Conjugates of mitomycin C (MMC) with estradiol bezoate and estradiol via glutaric acid (EB-glu-MMC and E-glu-MMC, respectively) were examined for their antitumor activities against P388 leukemia and sarcoma 180. EB-glu-MMC and E-glu-MMC were suspended in 10% (v/v) propylene glycol in saline and administered intraperitoneally to mice bearing P388 leukemia intraperitoneally or to mice bearing sarcoma 180 subcutaneously. The antitumor effect against P388 leukemia was greater in the order MMC>E-glu-MMC>EB-glu-MMC, and only the former two compounds significantly increased life span.
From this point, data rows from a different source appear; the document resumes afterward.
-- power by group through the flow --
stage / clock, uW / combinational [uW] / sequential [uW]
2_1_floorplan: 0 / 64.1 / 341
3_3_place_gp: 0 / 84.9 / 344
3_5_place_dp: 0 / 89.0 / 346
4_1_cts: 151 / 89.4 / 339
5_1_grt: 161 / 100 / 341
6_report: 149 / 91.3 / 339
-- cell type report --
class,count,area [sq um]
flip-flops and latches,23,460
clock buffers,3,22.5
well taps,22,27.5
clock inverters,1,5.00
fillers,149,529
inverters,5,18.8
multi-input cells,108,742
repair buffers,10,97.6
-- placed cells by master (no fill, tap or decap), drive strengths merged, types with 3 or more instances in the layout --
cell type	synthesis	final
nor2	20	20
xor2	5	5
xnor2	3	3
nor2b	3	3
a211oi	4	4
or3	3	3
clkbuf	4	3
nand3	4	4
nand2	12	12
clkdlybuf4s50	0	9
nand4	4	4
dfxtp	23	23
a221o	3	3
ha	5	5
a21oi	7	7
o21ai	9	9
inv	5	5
--- src/rtl/if_stage_pc_select.sv ---
// Next-PC priority mux with redirect and interrupt-take decode.
// Interrupt path present only when IF_IRQ_EN is defined.
module pc_select
  import if_stage_pkg::*;
(
  input  logic        pc_msb,
  input  logic        if_id_valid,
  input  logic        if_interrupt,
  input  logic        pc_write,
  input  logic        id_exception,
  input  logic        z,
  input  logic        jr,
  input  logic        j,
  input  logic        irq,
  input  logic [31:0] branch_target,
  input  logic [31:0] jr_target,
  input  logic [31:0] jump_target,
  output logic        take,
  output logic        irq_take,
  output logic [31:0] target
);

  // stale operands while ID stalls, so only redirect on a live slot
  assign take = if_id_valid & pc_write
              & (id_exception | z | jr | j);

`ifdef IF_IRQ_EN
  // kernel mode masks irq; a redirect wins this cycle
  assign irq_take = irq & ~pc_msb & ~take
                  & pc_write & ~if_interrupt;
`else
  logic irq_unused;
  assign irq_take   = 1'b0;
  assign irq_unused = irq ^ pc_msb ^ if_interrupt;
`endif

  // exception > branch > jr > jump, interrupt vector overrides
  always_comb begin
    target = jump_target;
    if (id_exception)
      target = ILLOP_PC;
    else if (z)
      target = branch_target;
    else if (jr)
      target = jr_target;
`ifdef IF_IRQ_EN
    if (irq_take)
      target = XADR_PC;
`endif
  end

endmodule
File: src/rtl/c1541_sd_pkg.sv
// Shared definitions for the 1541 disk stage and its SD-card sector bridge.
package c1541_sd_pkg;

  localparam int SECTOR_BYTES = 512;
  localparam int CNT_W        = $clog2(SECTOR_BYTES) + 1;

  typedef enum logic [2:0] {
    IDLE,
    ISSUE,
    RX,
    TX_FETCH,
    TX,
    FINISH
  } state_t;

endpackage

File: src/rtl/c1541_sd_bridge_if.sv
// Card-side command and byte-stream bus between the sector bridge and the SD controller.
interface c1541_sd_bridge_if;

  logic [31:0] card_lba;
  logic        card_rd;
  logic        card_wr;
  logic        card_busy;
  logic        card_done;
  logic        card_err;
  logic        card_rx_valid;
  logic [7:0]  card_rx_data;
  logic        card_tx_valid;
  logic        card_tx_ready;
  logic [7:0]  card_tx_data;

  modport master (
    output card_lba, card_rd, card_wr, card_tx_valid, card_tx_data,
    input  card_busy, card_done, card_err, card_rx_valid, card_rx_data, card_tx_ready
  );

  modport slave (
    input  card_lba, card_rd, card_wr, card_tx_valid, card_tx_data,
    output card_busy, card_done, card_err, card_rx_valid, card_rx_data, card_tx_ready
  );

endinterface

File: src/rtl/c1541_sd_bridge.sv
// Moves one 512-byte image sector between the 1541 track buffer and the SD card,
// with bounds checking, a card-event watchdog and a sticky error flag.
module c1541_sd_bridge
  import c1541_sd_pkg::*;
#(
  parameter int RD_LAT      = 1,
  parameter int TIMEOUT_CYC = 2**22
) (
  input  logic                    clk,
  input  logic                    reset_n,
  input  logic [31:0]             img_base,
  input  logic [31:0]             img_size,
  input  logic                    mounted,
  input  logic [31:0]             sd_lba,
  input  logic                    sd_rd,
  input  logic                    sd_wr,
  output logic                    sd_ack,
  output logic [8:0]              sd_buff_addr,
  output logic [7:0]              sd_buff_dout,
  output logic                    sd_buff_wr,
  input  logic [7:0]              sd_buff_din,
  output logic                    err,
  c1541_sd_bridge_if.master       card
);

  state_t           r_state;
  logic [CNT_W-1:0] r_cnt;
  logic [31:0]      r_wdog;
  logic [1:0]       r_lat;
  logic             r_isWr;
  logic             r_reject;

  logic w_cntFull;
  logic w_lastTx;
  logic w_timeout;
  logic w_inRange;

  assign w_cntFull = (r_cnt == CNT_W'(SECTOR_BYTES));
  assign w_lastTx  = (r_cnt == CNT_W'(SECTOR_BYTES - 1));
  assign w_timeout = (r_wdog == 32'(TIMEOUT_CYC - 1));
  assign w_inRange = mounted && (sd_lba < img_size);

  always_ff @(posedge clk) begin
    if (!reset_n) begin
      r_state            <= IDLE;
      r_cnt              <= '0;
      r_wdog             <= '0;
      r_lat              <= '0;
      r_isWr             <= 1'b0;
      r_reject           <= 1'b0;
      sd_ack             <= 1'b0;
      sd_buff_addr       <= '0;
      sd_buff_dout       <= '0;
      sd_buff_wr         <= 1'b0;
      err                <= 1'b0;
      card.card_lba      <= '0;
      card.card_rd       <= 1'b0;
      card.card_wr       <= 1'b0;
      card.card_tx_valid <= 1'b0;
      card.card_tx_data  <= '0;
    end else begin
      sd_buff_wr <= 1'b0;
      case (r_state)
        IDLE: begin
          if ((sd_rd || sd_wr) && !sd_ack) begin
            sd_ack   <= 1'b1;
            err      <= !w_inRange;
            r_reject <= !w_inRange;
            r_isWr   <= !sd_rd;
            r_cnt    <= '0;
            r_wdog   <= '0;
            r_lat    <= '0;
            r_state  <= ISSUE;
            if (w_inRange) begin
              card.card_lba <= img_base + sd_lba;
              card.card_rd  <= sd_rd;
              card.card_wr  <= !sd_rd;
            end
          end
        end

        ISSUE: begin
          // A rejected request reuses the watchdog to hold sd_ack for a second cycle.
          if (r_reject) begin
            if (r_wdog == '0) begin
              r_wdog <= 32'd1;
            end else begin
              sd_ack  <= 1'b0;
              r_state <= FINISH;
            end
          end else if (card.card_done) begin
            card.card_rd <= 1'b0;
            card.card_wr <= 1'b0;
            err          <= card.card_err | !w_cntFull;
            sd_ack       <= 1'b0;
            r_state      <= FINISH;
          end else if (card.card_busy) begin
            card.card_rd <= 1'b0;
            card.card_wr <= 1'b0;
            r_wdog       <= '0;
            sd_buff_addr <= '0;
            r_lat        <= '0;
            r_state      <= r_isWr ? TX_FETCH : RX;
          end else if (w_timeout) begin
            card.card_rd <= 1'b0;
            card.card_wr <= 1'b0;
            err          <= 1'b1;
            sd_ack       <= 1'b0;
            r_state      <= FINISH;
          end else begin
            r_wdog <= r_wdog + 32'd1;
          end
        end

        RX: begin
          if (card.card_done) begin
            err     <= card.card_err | !w_cntFull;
            sd_ack  <= 1'b0;
            r_state <= FINISH;
          end else if (card.card_rx_valid) begin
            r_wdog <= '0;
            if (!w_cntFull) begin
              sd_buff_dout <= card.card_rx_data;
              sd_buff_addr <= r_cnt[8:0];
              sd_buff_wr   <= 1'b1;
              r_cnt        <= r_cnt + CNT_W'(1);
            end
          end else if (w_timeout) begin
            err     <= 1'b1;
            sd_ack  <= 1'b0;
            r_state <= FINISH;
          end else begin
            r_wdog <= r_wdog + 32'd1;
          end
        end

        TX_FETCH: begin
          if (card.card_done) begin
            err     <= card.card_err | !w_cntFull;
            sd_ack  <= 1'b0;
            r_state <= FINISH;
          end else if (w_timeout) begin
            err     <= 1'b1;
            sd_ack  <= 1'b0;
            r_state <= FINISH;
          end else begin
            r_wdog <= r_wdog + 32'd1;
            if (r_lat == 2'(RD_LAT - 1)) begin
              card.card_tx_data  <= sd_buff_din;
              card.card_tx_valid <= 1'b1;
              r_state            <= TX;
            end else begin
              r_lat <= r_lat + 2'd1;
            end
          end
        end

        TX: begin
          // Once all 512 bytes are sent we stay here with valid low until card_done.
          if (card.card_done) begin
            card.card_tx_valid <= 1'b0;
            err                <= card.card_err | !w_cntFull;
            sd_ack             <= 1'b0;
            r_state            <= FINISH;
          end else if (card.card_tx_valid && card.card_tx_ready) begin
            r_wdog             <= '0;
            card.card_tx_valid <= 1'b0;
            r_cnt              <= r_cnt + CNT_W'(1);
            if (!w_lastTx) begin
              sd_buff_addr <= r_cnt[8:0] + 9'd1;
              r_lat        <= '0;
              r_state      <= TX_FETCH;
            end
          end else if (w_timeout) begin
            card.card_tx_valid <= 1'b0;
            err                <= 1'b1;
            sd_ack             <= 1'b0;
            r_state            <= FINISH;
          end else begin
            r_wdog <= r_wdog + 32'd1;
          end
        end

        FINISH: r_state <= IDLE;

        default: r_state <= IDLE;
      endcase
    end
  end

endmodule

File: src/flat_wrapper.sv
// flat-port wrapper written by rule: the top's interface ports become plain ports
module c1541_sd_bridge_flat import c1541_sd_pkg::*;
#(
  parameter int RD_LAT      = 1,
  parameter int TIMEOUT_CYC = 2**22
)
  (clk, reset_n, img_base, img_size, mounted, sd_lba, sd_rd, sd_wr, sd_ack, sd_buff_addr, sd_buff_dout, sd_buff_wr, sd_buff_din, err, card_card_lba, card_card_rd, card_card_wr, card_card_tx_valid, card_card_tx_data, card_card_busy, card_card_done, card_card_err, card_card_rx_valid, card_card_rx_data, card_card_tx_ready);
  c1541_sd_bridge_if card_i ();
  input  logic clk;
  input  logic reset_n;
  input  logic [31:0] img_base;
  input  logic [31:0] img_size;
  input  logic mounted;
  input  logic [31:0] sd_lba;
  input  logic sd_rd;
  input  logic sd_wr;
  output logic sd_ack;
  output logic [8:0] sd_buff_addr;
  output logic [7:0] sd_buff_dout;
  output logic sd_buff_wr;
  input  logic [7:0] sd_buff_din;
  output logic err;
  output wire logic [$bits(card_i.card_lba)-1:0] card_card_lba;
  output wire logic [$bits(card_i.card_rd)-1:0] card_card_rd;
  output wire logic [$bits(card_i.card_wr)-1:0] card_card_wr;
  output wire logic [$bits(card_i.card_tx_valid)-1:0] card_card_tx_valid;
  output wire logic [$bits(card_i.card_tx_data)-1:0] card_card_tx_data;
  input wire logic [$bits(card_i.card_busy)-1:0] card_card_busy;
  input wire logic [$bits(card_i.card_done)-1:0] card_card_done;
  input wire logic [$bits(card_i.card_err)-1:0] card_card_err;
  input wire logic [$bits(card_i.card_rx_valid)-1:0] card_card_rx_valid;
  input wire logic [$bits(card_i.card_rx_data)-1:0] card_card_rx_data;
  input wire logic [$bits(card_i.card_tx_ready)-1:0] card_card_tx_ready;
  assign card_card_lba = card_i.card_lba;
  assign card_card_rd = card_i.card_rd;
  assign card_card_wr = card_i.card_wr;
  assign card_card_tx_valid = card_i.card_tx_valid;
  assign card_card_tx_data = card_i.card_tx_data;
  assign card_i.card_busy = card_card_busy;
  assign card_i.card_done = card_card_done;
  assign card_i.card_err = card_card_err;
  assign card_i.card_rx_valid = card_card_rx_valid;
  assign card_i.card_rx_data = card_card_rx_data;
  assign card_i.card_tx_ready = card_card_tx_ready;
  c1541_sd_bridge #(.RD_LAT(RD_LAT), .TIMEOUT_CYC(TIMEOUT_CYC)) u_core (.clk(clk), .reset_n(reset_n), .img_base(img_base), .img_size(img_size), .mounted(mounted), .sd_lba(sd_lba), .sd_rd(sd_rd), .sd_wr(sd_wr), .sd_ack(sd_ack), .sd_buff_addr(sd_buff_addr), .sd_buff_dout(sd_buff_dout), .sd_buff_wr(sd_buff_wr), .sd_buff_din(sd_buff_din), .err(err), .card(card_i));
endmodule
File: config.mk
export PLATFORM = sky130hd
export DESIGN_NAME = c1541_sd_bridge_flat
export DESIGN_NICKNAME = d
export VERILOG_FILES = /design/src/rtl/c1541_sd_pkg.sv /design/src/rtl/c1541_sd_bridge_if.sv /design/src/rtl/c1541_sd_bridge.sv /design/src/flat_wrapper.sv
export SDC_FILE = /design/constraint.sdc
export NUM_CORES = 1
export LEC_CHECK = 0
export ABC_AREA = 0
export CAP_MARGIN = 10
export CORE_UTILIZATION = 30
export CTS_BUF_LIST = sky130_fd_sc_hd__clkbuf_8
export CTS_CLUSTER_DIAMETER = 200
export DETAILED_ROUTE_END_ITERATION = 12
export GPL_TIMING_DRIVEN = 0
export PLACE_DENSITY = 0.64
export SYNTH_ARGS = -nofsm -noshare
export SYNTH_HDL_FRONTEND = slang
export SYNTH_SLANG_ARGS = --single-unit
File: constraint.sdc
create_clock -name clk -period 3.6 [get_ports clk]
set_clock_uncertainty 0.05 [all_clocks]
set_input_delay 0.36 -clock clk [delete_from_list [all_inputs] [get_ports clk]]
set_output_delay 0.36 -clock clk [all_outputs]
set_load 0.01 [all_outputs]
; Word level (Yosys, flattened, before mapping)
; Index checks and enable logic that the tools add are counted.
[classes]
n_addsub = 5
n_lt_le_gt_ge = 1
n_eq_ne = 33
n_mux = 96
n_bitwise = 7
n_reduce_logical = 31
[ops]
columns = cell, count
row1 = 32-bit 2-to-1 mux, 11
row2 = 32-bit case mux with 5 select lines, 1
row3 = 9-bit 2-to-1 mux, 9
row4 = 10-bit 2-to-1 mux, 6
row5 = 3-bit 2-to-1 mux, 14
row6 = 1-bit 2-to-1 mux, 36
row7 = "32-bit by 1-bit adder with 32-bit output, second input constant", 1
row8 = 32-bit adder, 1
row9 = "32-bit by 22-bit equality test with 1-bit output, second input constant", 1
row10 = 32-bit zero test, 1
row11 = 32-bit < comparator, 1
row12 = 10-bit case mux with 3 select lines, 1
row13 = 9-bit case mux with 3 select lines, 1
row14 = "2-bit inequality test, second input constant", 11
row15 = 2-bit 2-to-1 mux, 10
row16 = "3-bit inequality test, second input constant", 5
row17 = 3-bit case mux with 5 select lines, 1
row18 = 5-bit AND reduction, 3
row19 = 7-bit AND reduction, 2
row20 = 6-bit AND reduction, 2
row21 = 11-bit AND reduction, 1
row22 = "10-bit by 1-bit adder with 10-bit output, second input constant", 1
row23 = "10-bit equality test, second input constant", 1
row24 = "10-bit by 9-bit equality test with 1-bit output, second input constant", 1
row25 = other kinds (29), 51
[totals]
reg_bits = 112
in_bits = 122
elab_cells = 189

; Longest topological paths before layout
[logic_depth]
depth_word = 6
depth_mapped = 12
mapped_depth_nobuf = 11

; Worst setup path after synthesis
; No wires, ideal clock.
[synth_path]
path_type = input -> register
startpoint = in img_base[19]
endpoint = reg u_core.card.card_lba[31]
setup_time_ns = 0.084
arrival_ns = 2.542
t_required_ns = 3.466
slack_ns = 0.923
cell_stages = 9
path_buffers = 0
path_cell_list = ha_1 > and2_2 > and4_4 > a31o_2 > a221oi_2 > o311a_1 > or4_1 > and3_1 > o31ai_2
[synth_via]
elab_chain_len = 1
[synth_lines]
columns = element, line
row1 = from (decl), flat_wrapper.sv:11  ; input logic [31:0] img_base;
row2 = 32-bit adder, c1541_sd_bridge.sv:75  ; card.card_lba <= img_base + sd_lba;
row3 = to (signal assigned), c1541_sd_bridge.sv:75
row4 = to (decl), c1541_sd_bridge_if.sv:17  ; output card_lba, card_rd, card_wr, card_tx_valid, card_tx_data,
; No other way between the ends.
; A chain may end at the register's enable or synchronous reset.

; Worst setup path after layout
[layout_path]
startpoint = in img_size[29]
endpoint = reg u_core.card.card_lba[13]
[layout_via]
elab_chain_len = 3
[layout_lines]
columns = element, line
row1 = from (decl), flat_wrapper.sv:12  ; input logic [31:0] img_size;
row2 = 32-bit < comparator, c1541_sd_bridge.sv:41  ; assign w_inRange = mounted && (sd_lba < img_size);
row3 = 1-bit logical AND, c1541_sd_bridge.sv:41
row4 = 3-bit AND reduction (no source line), n/a
; No other way between the ends.

==> results summary <==
After global routing the overflow that remains totals 0. In this run the worst hold path is classified as in -> reg. The number of enable-type register cells in the synthesized netlist is 0. The number of pins exceeding their max-slew limit in the final report was 0. The maximum number of pins on one net before global-route repair is 21. The number of filler instances in the final layout came out at 2,657. Together, buffers and inverters on the worst path number 4. The final number of setup-violating endpoints is 0. The source-to-sink clock delay at the later pin of the worst-skew pair came out at 0.39 ns. The number of failing hold endpoints at the final stage is 0. The via total after detailed routing came out at 7,938. VDD sags by at most 0.0001880 V.

In the routed layout, each cell is associated on average with a via count of 5.185. The relative slew slack came out at 50.25%. After synthesis, the mean cell area works out to 7.726 sq um.

STA classifies the critical path endpoint as a register. The slew at the pin closest to its max-slew limit came out at 0.7406 ns. Summing all flip-flop and latch instances after layout gives 2242 sq um.

The via count of the first global-routing pass is 7,482. The I/O pin count is 185. TritonCTS built the clock tree.

For this design the static power due to leakage is 3.905 nW. The die span in x came out at 162.6 um. The final critical path takes up 92.31% of the cycle. The deepest clock path buffer count came out at 2. Timing analysis after detailed placement gives a worst setup slack of -0.7070 ns. The number of antenna violations at the first check in global routing is 1.

The number of input and output port buffers inserted came out at 183. Max-cap violations in this run came to 0. The number of nets in the layout came out at 1,385. Once detail routing completed, the nets flagged for antenna violations numbered 0. Counting every instance in the synthesized netlist gives 1,001. The post-placement cell area is 9978 sq um.

The run finished with clean final reports. The first routing iteration left 418 violations. After synthesis the netlist holds a flip-flop and latch count of 112.

The initial core utilization is 30.62%. The maximum level of the CTS H-tree came out at 3. Buffers inserted to repair hold after CTS numbered 0.

Measured along the y axis, the die boundary spans 162.6 um. After detailed routing, the average wire length per cell comes to 15.17 um. The largest individual stage delay along the critical path comes from the cell clkdlybuf4s50_1. The distinct cell type count of the synthesized netlist is 76. The area of the core region came out at 25,250 sq um. Summing all multi-input logic gate instances after layout gives 5109 sq um. The data arrival time of the critical path came out at 3.54 ns. The number of nets in the synthesized netlist is 1,191. In the synthesized netlist the dominant register cell turns out to be dfxtp_1.

The required time of the critical path is 3.82 ns. The cell repeated most along the worst path is a211oi_1. The number of clock buffers added by TritonCTS is 9. The design area is 10,190 sq um. The part of the Yosys area used for sequential elements is 28.99%. Based on the critical path, the design can be clocked at up to 0.3009 GHz. The critical path in this run is classified as in -> reg. The largest delay contributor family on the critical path is buffers and inverters.

The area overhead of the layout relative to synthesis came out at 31.79%. The worst setup margin came out at 0.2770 ns. The global placer's final weighted congestion is 0.9060. The proportion of register bits with asynchronous set or reset after synthesis is 0%. Wires add up to 23.23 mm. In this run the worst path has a maximum fanout of 10.

The count of warnings emitted by yosys came out at 0. Setup repair after global routing left no endpoint under its margin. The count of unresolved DRC violations after routing came out at 0. The ratio of cells with drive above 1 in the final layout came out at 4.917%. The global-route wire length before repair is 37.44 mm. Counting I/O delays and the setup requirement, the final critical path takes 3.323 ns. The global-route usage over all layers is 17.56%. STA classifies the critical path startpoint as an input port. The power per standard cell area is 414.0 nW/um^2. The root buffer cell chosen for the clock tree is clkbuf_8.

The number of clock sinks is 112. The fraction of the core area covered by cells at the end of the flow is 40.36%. The half-perimeter wire length after placement is 18.40 mm. After floorplanning, the core was divided into 58 placement rows. The first-pass iteration count of the detailed router is 6. The combined area of all synthesized cells came out at 7734 sq um. After clock tree synthesis, the clock-pin slew on the worst setup and hold paths is 0.11 ns. The die covers 26,430 sq um. The worst stage delay on the critical path came out at 0.45 ns.

Traced cell by cell, the critical path runs through clkdlybuf4s50_1, inv_1, ha_1, a211oi_1, o21ai_0, a211oi_1, nand3_1, nor3_4, and2_1, buf_4, buf_2, mux2i_1, nor2_1.
==> report_power, final <==
group	leakage, nW	total, W	internal (W)	switching [W]
combinational	2.90	0.00203	0.000864	0.00117
clock	0.0967	0.000746	0.000268	0.000478
sequential	0.907	0.00144	0.00137	0.0000697
==> sequential cells by signal, indices dropped and copies added (netlist names) <==
name                       cells
u_core.card.card_tx_valid      1
u_core.card.card_wr            1
u_core.sd_buff_addr            9
u_core.card.card_tx_data       8
u_core.r_reject                1
u_core.sd_buff_wr              1
u_core.r_lat                   2
u_core.r_cnt                  10
u_core.sd_ack                  1
u_core.r_isWr                  1
u_core.card.card_rd            1
u_core.err                     1
u_core.r_wdog                 32
u_core.card.card_lba          32
u_core.r_state                 3
u_core.sd_buff_dout            8
==> final cells by class <==
cell class,count,share of cell area (%)
Clock inverter,7,0.6261
Sequential cell,112,22.00
Buffer,41,1.890
Inverter,57,2.099
Clock buffer,9,1.215
Tap cell,330,4.051
Timing Repair Buffer,183,17.97
Antenna cell,1,0.02455
Multi-Input combinational cell,791,50.12
==> synthesized netlist by cell type (all sizes together) (8+ instances only) <==
master    n  share of area [%]
a31oi     8               0.65
xnor2    22                2.5
o21a      8               0.78
clkbuf   30                1.6
nand2    76                3.7
a211oi   20                1.9
o31ai     8               0.84
a21oi    81                5.2
or3      26                2.1
xor2     13                1.5
a21o     18                1.8
nor3     41                2.7
and3     15                1.3
inv      57                2.8
nor4     10                1.0
and2      9               0.79
ha       67                 11
dfxtp   112                 29
nor2b    11               0.89
buf      11               0.84
nor2    114                5.5
nand3    40                2.6
mux2i    31                4.0
o21ai    74                4.8
nand4    21                1.7
==> per-layer routing <==
| metal | GRT usage (%) | wire, um | vias up |
|---|---|---|---|
| met5 | 0 | 0 | - |
| met4 | 5.140 | 303 | 0 |
| li1 | - | - | 4032 |
| met1 | 22.27 | 10610 | 3672 |
| met2 | 29.90 | 11000 | 213 |
| met3 | 3.540 | 1315 | 21 |
==> path summary, 6_finish.rpt <==
kind         slack (ns)  depth (start not counted)                                    end                                   from
min reg2reg        0.41                          2  u_core.card.card_lba[11]$_SDFFE_PN0P_  u_core.card.card_lba[11]$_SDFFE_PN0P_
min                0.29                          3  u_core.card.card_lba[30]$_SDFFE_PN0P_                                reset_n
max                0.28                         13  u_core.card.card_lba[13]$_SDFFE_PN0P_                           img_size[29]
max reg2reg        0.58                          9         u_core.r_wdog[10]$_SDFFE_PN0P_         u_core.r_state[0]$_SDFFE_PN0P_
On the other hand, EB-glu-MMC and E-glu-MMC showed suppression of sarcoma 180 growth at higher doses close to or better than MMC. In the mixture of 1/15 M phosphate buffer (pH 7.4, ionic strength (μ) adjusted to 0.3 with NaCl)–propylene glycol (9 : 1, v/v) at 37 °C, MMC was released much more slowly from EB-glu-MMC suspension than from E-glu-MMC suspension. With regard to chemotherapy against sarcoma 180, both conjugates were considered to supply MMC slowly but effectively at higher doses.